DATASET EXCERPTS
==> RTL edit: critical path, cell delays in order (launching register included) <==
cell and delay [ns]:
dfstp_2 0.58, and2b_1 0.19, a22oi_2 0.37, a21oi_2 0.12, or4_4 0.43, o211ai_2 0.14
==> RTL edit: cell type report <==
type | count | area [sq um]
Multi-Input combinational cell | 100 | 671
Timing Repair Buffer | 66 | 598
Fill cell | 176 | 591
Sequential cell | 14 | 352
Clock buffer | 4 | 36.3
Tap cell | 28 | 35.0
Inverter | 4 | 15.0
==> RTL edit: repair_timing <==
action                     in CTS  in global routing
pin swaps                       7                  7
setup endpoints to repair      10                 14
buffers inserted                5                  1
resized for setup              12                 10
### src/rtl/sobol_seq_ctrl.sv
// sobol_seq_ctrl: request sequencer for one Sobol lane.
//
// A start from the batch scheduler launches a batch of cfg_n_paths paths by M
// dims. The block walks every (path, dim) pair and presents each one as an
// idx/dim request to the Sobol generator. It counts the points retired
// downstream, and pulses done once every issued request has retired.
//
// Handshake: a request transfers in any cycle where req_valid && req_ready.
// While req_valid is high and req_ready is low, req_idx, req_dim and req_last
// hold steady. req_valid never drops in RUN without a transfer, except through
// abort.
//
// Ports
//   clk, rst_n      clock, asynchronous active-low reset
//   start           one-cycle launch request, honoured only in IDLE
//   abort           stop issuing and drain, honoured only in RUN
//   cfg_n_paths     paths in the batch, sampled when start is accepted
//   cfg_path_major  1: dim is the inner loop; 0: path is the inner loop
//   req_valid/ready request handshake toward the Sobol generator
//   req_idx/dim     current request (idx = path count + IDX_OFFSET)
//   req_last        marks the final request of the batch
//   rsp_fire        one point retired downstream
//   busy            high in RUN and DRAIN
//   done            one-cycle pulse at batch completion
//   aborted         with done: batch ended by abort; held until next start
module sobol_seq_ctrl #(
  parameter int WIDTH      = 32,
  parameter int M          = 50,
  parameter int IDX_OFFSET = 1,
  localparam int DW        = (M > 1) ? $clog2(M) : 1
) (
  input  logic             clk,
  input  logic             rst_n,
  input  logic             start,
  input  logic             abort,
  input  logic [WIDTH-1:0] cfg_n_paths,
  input  logic             cfg_path_major,
  output logic             req_valid,
  input  logic             req_ready,
  output logic [WIDTH-1:0] req_idx,
  output logic [DW-1:0]    req_dim,
  output logic             req_last,
  input  logic             rsp_fire,
  output logic             busy,
  output logic             done,
  output logic             aborted
);

  // One extra bit beyond WIDTH+DW, so that n*M can never wrap.
  localparam int CW = WIDTH + DW + 1;

  typedef enum logic [1:0] {IDLE, RUN, DRAIN, DONE} state_t;

  state_t           state_q, state_d;
  logic [WIDTH-1:0] path_q, path_d;
  logic [DW-1:0]    dim_q, dim_d;
  logic [WIDTH-1:0] n_q, n_d;
  logic             pm_q, pm_d;
  logic [CW-1:0]    issued_q, issued_d;
  logic [CW-1:0]    retired_q, retired_d;
  logic             aborted_q, aborted_d;

  logic fire;
  logic last_path;
  logic last_dim;
  logic last_pair;

  assign fire      = (state_q == RUN) && req_ready;
  assign last_path = (path_q == n_q - WIDTH'(1));
  assign last_dim  = (dim_q == DW'(M - 1));
  assign last_pair = last_path && last_dim;

  always_comb begin
    state_d   = state_q;
    path_d    = path_q;
    dim_d     = dim_q;
    n_d       = n_q;
    pm_d      = pm_q;
    issued_d  = issued_q;
    retired_d = retired_q;
    aborted_d = aborted_q;

    if (rsp_fire && (state_q == RUN || state_q == DRAIN))
      retired_d = retired_q + CW'(1);

    case (state_q)
      IDLE: begin
        if (start) begin
          n_d       = cfg_n_paths;
          pm_d      = cfg_path_major;
          path_d    = '0;
          dim_d     = '0;
          issued_d  = '0;
          retired_d = '0;
          aborted_d = 1'b0;
          // An empty batch completes without issuing anything.
          state_d   = (cfg_n_paths != '0) ? RUN : DONE;
        end
      end
      RUN: begin
        if (fire) begin
          issued_d = issued_q + CW'(1);
          // On the last pair the counters stay put; nothing is presented after it.
          if (!last_pair) begin
            if (pm_q) begin
              if (last_dim) begin
                dim_d  = '0;
                path_d = path_q + WIDTH'(1);
              end else begin
                dim_d = dim_q + DW'(1);
              end
            end else begin
              if (last_path) begin
                path_d = '0;
                dim_d  = dim_q + DW'(1);
              end else begin
                path_d = path_q + WIDTH'(1);
              end
            end
          end
        end
        if (fire && last_pair) state_d = DRAIN;
        if (abort) begin
          state_d   = DRAIN;
          aborted_d = 1'b1;
        end
      end
      DRAIN: begin
        // Look at the updated retire count, so that done follows the final
        // retirement by one cycle.
        if (retired_d == issued_q) state_d = DONE;
      end
      DONE: state_d = IDLE;
      default: state_d = IDLE;
    endcase
  end

  always_ff @(posedge clk or negedge rst_n) begin
    if (!rst_n) begin
      state_q   <= IDLE;
      path_q    <= '0;
      dim_q     <= '0;
      n_q       <= '0;
      pm_q      <= 1'b0;
      issued_q  <= '0;
      retired_q <= '0;
      aborted_q <= 1'b0;
    end else begin
      state_q   <= state_d;
      path_q    <= path_d;
      dim_q     <= dim_d;
      n_q       <= n_d;
      pm_q      <= pm_d;
      issued_q  <= issued_d;
      retired_q <= retired_d;
      aborted_q <= aborted_d;
    end
  end

  assign req_valid = (state_q == RUN);
  assign req_idx   = path_q + WIDTH'(IDX_OFFSET);
  assign req_dim   = dim_q;
  assign req_last  = req_valid && last_pair;
  assign busy      = (state_q == RUN) || (state_q == DRAIN);
  assign done      = (state_q == DONE);
  assign aborted   = aborted_q;

  // Downstream can never retire more points than were issued to it.
  always_ff @(posedge clk) begin
    if (rst_n) begin
      assert (retired_q <= issued_q)
        else $error("sobol_seq_ctrl: retired %0d exceeds issued %0d", retired_q, issued_q);
    end
  end

endmodule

YOUR GOAL
Write every record out again, letter for letter.

RESPONSE TO THIS TASK
==> RTL edit: critical path, cell delays in order (launching register included) <==
cell and delay [ns]:
dfstp_2 0.58, and2b_1 0.19, a22oi_2 0.37, a21oi_2 0.12, or4_4 0.43, o211ai_2 0.14
==> RTL edit: cell type report <==
type | count | area [sq um]
Multi-Input combinational cell | 100 | 671
Timing Repair Buffer | 66 | 598
Fill cell | 176 | 591
Sequential cell | 14 | 352
Clock buffer | 4 | 36.3
Tap cell | 28 | 35.0
Inverter | 4 | 15.0
==> RTL edit: repair_timing <==
action                     in CTS  in global routing
pin swaps                       7                  7
setup endpoints to repair      10                 14
buffers inserted                5                  1
resized for setup              12                 10
### src/rtl/sobol_seq_ctrl.sv
// sobol_seq_ctrl: request sequencer for one Sobol lane.
//
// A start from the batch scheduler launches a batch of cfg_n_paths paths by M
// dims. The block walks every (path, dim) pair and presents each one as an
// idx/dim request to the Sobol generator. It counts the points retired
// downstream, and pulses done once every issued request has retired.
//
// Handshake: a request transfers in any cycle where req_valid && req_ready.
// While req_valid is high and req_ready is low, req_idx, req_dim and req_last
// hold steady. req_valid never drops in RUN without a transfer, except through
// abort.
//
// Ports
//   clk, rst_n      clock, asynchronous active-low reset
//   start           one-cycle launch request, honoured only in IDLE
//   abort           stop issuing and drain, honoured only in RUN
//   cfg_n_paths     paths in the batch, sampled when start is accepted
//   cfg_path_major  1: dim is the inner loop; 0: path is the inner loop
//   req_valid/ready request handshake toward the Sobol generator
//   req_idx/dim     current request (idx = path count + IDX_OFFSET)
//   req_last        marks the final request of the batch
//   rsp_fire        one point retired downstream
//   busy            high in RUN and DRAIN
//   done            one-cycle pulse at batch completion
//   aborted         with done: batch ended by abort; held until next start
module sobol_seq_ctrl #(
  parameter int WIDTH      = 32,
  parameter int M          = 50,
  parameter int IDX_OFFSET = 1,
  localparam int DW        = (M > 1) ? $clog2(M) : 1
) (
  input  logic             clk,
  input  logic             rst_n,
  input  logic             start,
  input  logic             abort,
  input  logic [WIDTH-1:0] cfg_n_paths,
  input  logic             cfg_path_major,
  output logic             req_valid,
  input  logic             req_ready,
  output logic [WIDTH-1:0] req_idx,
  output logic [DW-1:0]    req_dim,
  output logic             req_last,
  input  logic             rsp_fire,
  output logic             busy,
  output logic             done,
  output logic             aborted
);

  // One extra bit beyond WIDTH+DW, so that n*M can never wrap.
  localparam int CW = WIDTH + DW + 1;

  typedef enum logic [1:0] {IDLE, RUN, DRAIN, DONE} state_t;

  state_t           state_q, state_d;
  logic [WIDTH-1:0] path_q, path_d;
  logic [DW-1:0]    dim_q, dim_d;
  logic [WIDTH-1:0] n_q, n_d;
  logic             pm_q, pm_d;
  logic [CW-1:0]    issued_q, issued_d;
  logic [CW-1:0]    retired_q, retired_d;
  logic             aborted_q, aborted_d;

  logic fire;
  logic last_path;
  logic last_dim;
  logic last_pair;

  assign fire      = (state_q == RUN) && req_ready;
  assign last_path = (path_q == n_q - WIDTH'(1));
  assign last_dim  = (dim_q == DW'(M - 1));
  assign last_pair = last_path && last_dim;

  always_comb begin
    state_d   = state_q;
    path_d    = path_q;
    dim_d     = dim_q;
    n_d       = n_q;
    pm_d      = pm_q;
    issued_d  = issued_q;
    retired_d = retired_q;
    aborted_d = aborted_q;

    if (rsp_fire && (state_q == RUN || state_q == DRAIN))
      retired_d = retired_q + CW'(1);

    case (state_q)
      IDLE: begin
        if (start) begin
          n_d       = cfg_n_paths;
          pm_d      = cfg_path_major;
          path_d    = '0;
          dim_d     = '0;
          issued_d  = '0;
          retired_d = '0;
          aborted_d = 1'b0;
          // An empty batch completes without issuing anything.
          state_d   = (cfg_n_paths != '0) ? RUN : DONE;
        end
      end
      RUN: begin
        if (fire) begin
          issued_d = issued_q + CW'(1);
          // On the last pair the counters stay put; nothing is presented after it.
          if (!last_pair) begin
            if (pm_q) begin
              if (last_dim) begin
                dim_d  = '0;
                path_d = path_q + WIDTH'(1);
              end else begin
                dim_d = dim_q + DW'(1);
              end
            end else begin
              if (last_path) begin
                path_d = '0;
                dim_d  = dim_q + DW'(1);
              end else begin
                path_d = path_q + WIDTH'(1);
              end
            end
          end
        end
        if (fire && last_pair) state_d = DRAIN;
        if (abort) begin
          state_d   = DRAIN;
          aborted_d = 1'b1;
        end
      end
      DRAIN: begin
        // Look at the updated retire count, so that done follows the final
        // retirement by one cycle.
        if (retired_d == issued_q) state_d = DONE;
      end
      DONE: state_d = IDLE;
      default: state_d = IDLE;
    endcase
  end

  always_ff @(posedge clk or negedge rst_n) begin
    if (!rst_n) begin
      state_q   <= IDLE;
      path_q    <= '0;
      dim_q     <= '0;
      n_q       <= '0;
      pm_q      <= 1'b0;
      issued_q  <= '0;
      retired_q <= '0;
      aborted_q <= 1'b0;
    end else begin
      state_q   <= state_d;
      path_q    <= path_d;
      dim_q     <= dim_d;
      n_q       <= n_d;
      pm_q      <= pm_d;
      issued_q  <= issued_d;
      retired_q <= retired_d;
      aborted_q <= aborted_d;
    end
  end

  assign req_valid = (state_q == RUN);
  assign req_idx   = path_q + WIDTH'(IDX_OFFSET);
  assign req_dim   = dim_q;
  assign req_last  = req_valid && last_pair;
  assign busy      = (state_q == RUN) || (state_q == DRAIN);
  assign done      = (state_q == DONE);
  assign aborted   = aborted_q;

  // Downstream can never retire more points than were issued to it.
  always_ff @(posedge clk) begin
    if (rst_n) begin
      assert (retired_q <= issued_q)
        else $error("sobol_seq_ctrl: retired %0d exceeds issued %0d", retired_q, issued_q);
    end
  end

endmodule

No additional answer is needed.